BENEFITS / WORK PERKS

In addition to a competitive salary and a rewarding career where you can truly make a difference in the Canadian research community, we offer a comprehensive benefits package that meets the various needs of our diverse team and that spans across Canada, including: 

  • Comprehensive Benefits Plan, including 
  • Health
  • Dental
  • Long-Term Disability
  • Life Insurance
  • Flexible Spending Account 
  • Mental Health Supports 
  • Defined Benefit Pension Plan 
  • Paid Vacation
  • Remote Work – Flex Hours 

To apply, please send your resume and covering letter with the subject line Senior Solutions Architect (HPC) to HR-​RH@​engagedri.​ca.
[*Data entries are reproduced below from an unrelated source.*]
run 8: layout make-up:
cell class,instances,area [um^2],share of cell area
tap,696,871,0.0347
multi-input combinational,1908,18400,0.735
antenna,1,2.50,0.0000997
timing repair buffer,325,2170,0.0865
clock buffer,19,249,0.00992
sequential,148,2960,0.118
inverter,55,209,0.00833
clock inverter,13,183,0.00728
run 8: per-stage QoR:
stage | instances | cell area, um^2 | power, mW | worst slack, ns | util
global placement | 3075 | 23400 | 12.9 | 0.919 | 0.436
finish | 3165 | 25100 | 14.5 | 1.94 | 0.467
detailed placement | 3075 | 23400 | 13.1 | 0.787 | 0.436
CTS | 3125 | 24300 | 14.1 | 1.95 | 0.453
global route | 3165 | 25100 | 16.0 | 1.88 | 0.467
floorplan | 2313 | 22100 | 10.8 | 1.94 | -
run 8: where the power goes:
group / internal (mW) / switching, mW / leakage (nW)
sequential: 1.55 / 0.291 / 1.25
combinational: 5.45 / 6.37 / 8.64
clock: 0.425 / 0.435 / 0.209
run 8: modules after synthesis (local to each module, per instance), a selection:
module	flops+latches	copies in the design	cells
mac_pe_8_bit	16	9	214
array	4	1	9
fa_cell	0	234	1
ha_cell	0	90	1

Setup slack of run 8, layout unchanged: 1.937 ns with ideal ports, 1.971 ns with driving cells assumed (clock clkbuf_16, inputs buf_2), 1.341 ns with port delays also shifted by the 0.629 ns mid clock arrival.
Context: an optimization exercise on an open-source flow, tuned for small area and a short achievable clock period. The choices shown serve that exercise and are no tape-out recipe. RTL that was checked went through simulation tests only; none was proved equivalent to the original. For run 5, only the layout was checked, not whether the RTL still works. Power and IR drop assume default switching activity.

### flow/run.sh
#!/bin/bash
# Layout flow: the standard flow (standard.sh) with these changes:
#  - synthesis leaves adders to ABC: no full/half-adder cell extraction
#    (ADDER_MAP_FILE empty) and no Kogge-Stone carry lookahead map
#    (SYNTH_OPERATIONS_ARGS replaces the -extra-map default);
#  - ABC maps the design with an area-oriented script (flow/abc_area.script),
#    except the zero-flag detector (KEEP_MODULES), which stays a module
#    through synthesis and gets a delay-oriented one (flow/abc_speed.script);
#    flow/prep.py edits a copy of synth.tcl for this, and synth_recipe.tcl
#    still flattens the result;
#  - timing repair aims at a setup slack of 22.65 ns, so that it sizes and
#    buffers the critical paths (the constraints themselves are unchanged);
#  - clock tree synthesis runs with ORFS's own arguments plus
#    -dont_use_dummy_load (no extra load cells on the clock tree);
#  - ports are buffered with buf_2 cells rather than the buffer cell that
#    buffer_ports picks by itself.
set -euo pipefail
here=$(pwd)
rm -rf "$here/scripts"
cp -r "$FLOW_HOME/scripts" "$here/scripts"
cp "$here/flow/abc_speed.script" "$here/scripts/abc_speed_mod.script"
cp "$here/flow/abc_area.script" "$here/scripts/abc_area_mod.script"
python3 "$here/flow/prep.py" "$here/scripts/synth.tcl" > "$here/prep.log" 2>&1
export KEEP_MODULES="alu_zdet"
bash standard.sh SCRIPTS_DIR="$here/scripts" \
  ADDER_MAP_FILE= SYNTH_OPERATIONS_ARGS=-nofsm \
  "BUFFER_PORTS_ARGS=-buffer_cell sky130_fd_sc_hd__buf_2" \
  "CTS_ARGS=-sink_clustering_enable -repair_clock_nets -dont_use_dummy_load" \
  SETUP_SLACK_MARGIN=22.65 finish > "$here/flow_make.log" 2>&1
### flow/abc_area.script
strash
dc2
dch
amap
topo
### flow/abc_speed.script
strash
balance
map
topo
### flow/prep.py
# Edit a copy of ORFS's synth.tcl:
#  - keep the modules named in KEEP_MODULES as modules through synthesis
#    (synth_recipe.tcl flattens the design afterwards as usual);
#  - ABC maps those modules with abc_speed_mod.script (delay-oriented) and
#    the rest of the design with abc_area_mod.script (area-oriented).
import sys
p = sys.argv[1]
s = open(p).read()
old1 = "  synth -flatten -run :fine {*}$synth_full_args\n"
new1 = ("  foreach m $::env(KEEP_MODULES) { setattr -mod -set keep_hierarchy 1 $m }\n"
        + old1)
old2 = "  log_cmd abc {*}$abc_args\n"
new2 = """  set speed_args [lreplace $abc_args 1 1 $::env(SCRIPTS_DIR)/abc_speed_mod.script]
  set area_args [lreplace $abc_args 1 1 $::env(SCRIPTS_DIR)/abc_area_mod.script]
  log_cmd abc {*}$speed_args {*}$::env(KEEP_MODULES)
  log_cmd abc {*}$area_args $::env(DESIGN_NAME)
"""
for o, n in ((old1, new1), (old2, new2)):
    assert s.count(o) == 1, o
    s = s.replace(o, n)
open(p, "w").write(s)
### standard.sh
#!/bin/bash
# synth_recipe.tcl (not shown) runs the flow's synth.tcl, then flattens the netlist and writes it again
# the make line also repeats each setting of config.mk as NAME=value (left out here)
make -C /OpenROAD-flow-scripts/flow DESIGN_CONFIG=/design/flow/config.mk WORK_HOME=/design/flow/orfs CLKGATE_MAP_FILE= SYNTH_SCRIPT=/design/flow/synth_recipe.tcl "${@:-finish}"
### config.mk
export PLATFORM = sky130hd
export DESIGN_NAME = ALU
export DESIGN_NICKNAME = ALU
export VERILOG_FILES = /design/flow/design.v
export SDC_FILE = /design/flow/constraint.sdc
export NUM_CORES = 4
export LEC_CHECK = 0
export CAP_MARGIN = 20
export CORE_MARGIN = 2
export CORE_UTILIZATION = 55
export SLEW_MARGIN = 20
### constraint.sdc
create_clock -name core_clock -period 30.0 [get_ports {clk}]
set_input_delay 6.0000 -clock core_clock [delete_from_list [all_inputs] [get_ports {clk}]]
set_output_delay 6.0000 -clock core_clock [all_outputs]
set_load 0.01 [all_outputs]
Please also supply a statement that details your salary expectations for the role.

NDRIO recognizes that challenges remain in achieving the full participation of equity-seeking groups (including women, Indigenous Peoples, persons with disabilities, members of visible minority/​racialized groups, and members of LGBTQ2+) in research careers and is committed to identifying and eliminating barriers that may exist within its own hiring process, programs, and practices.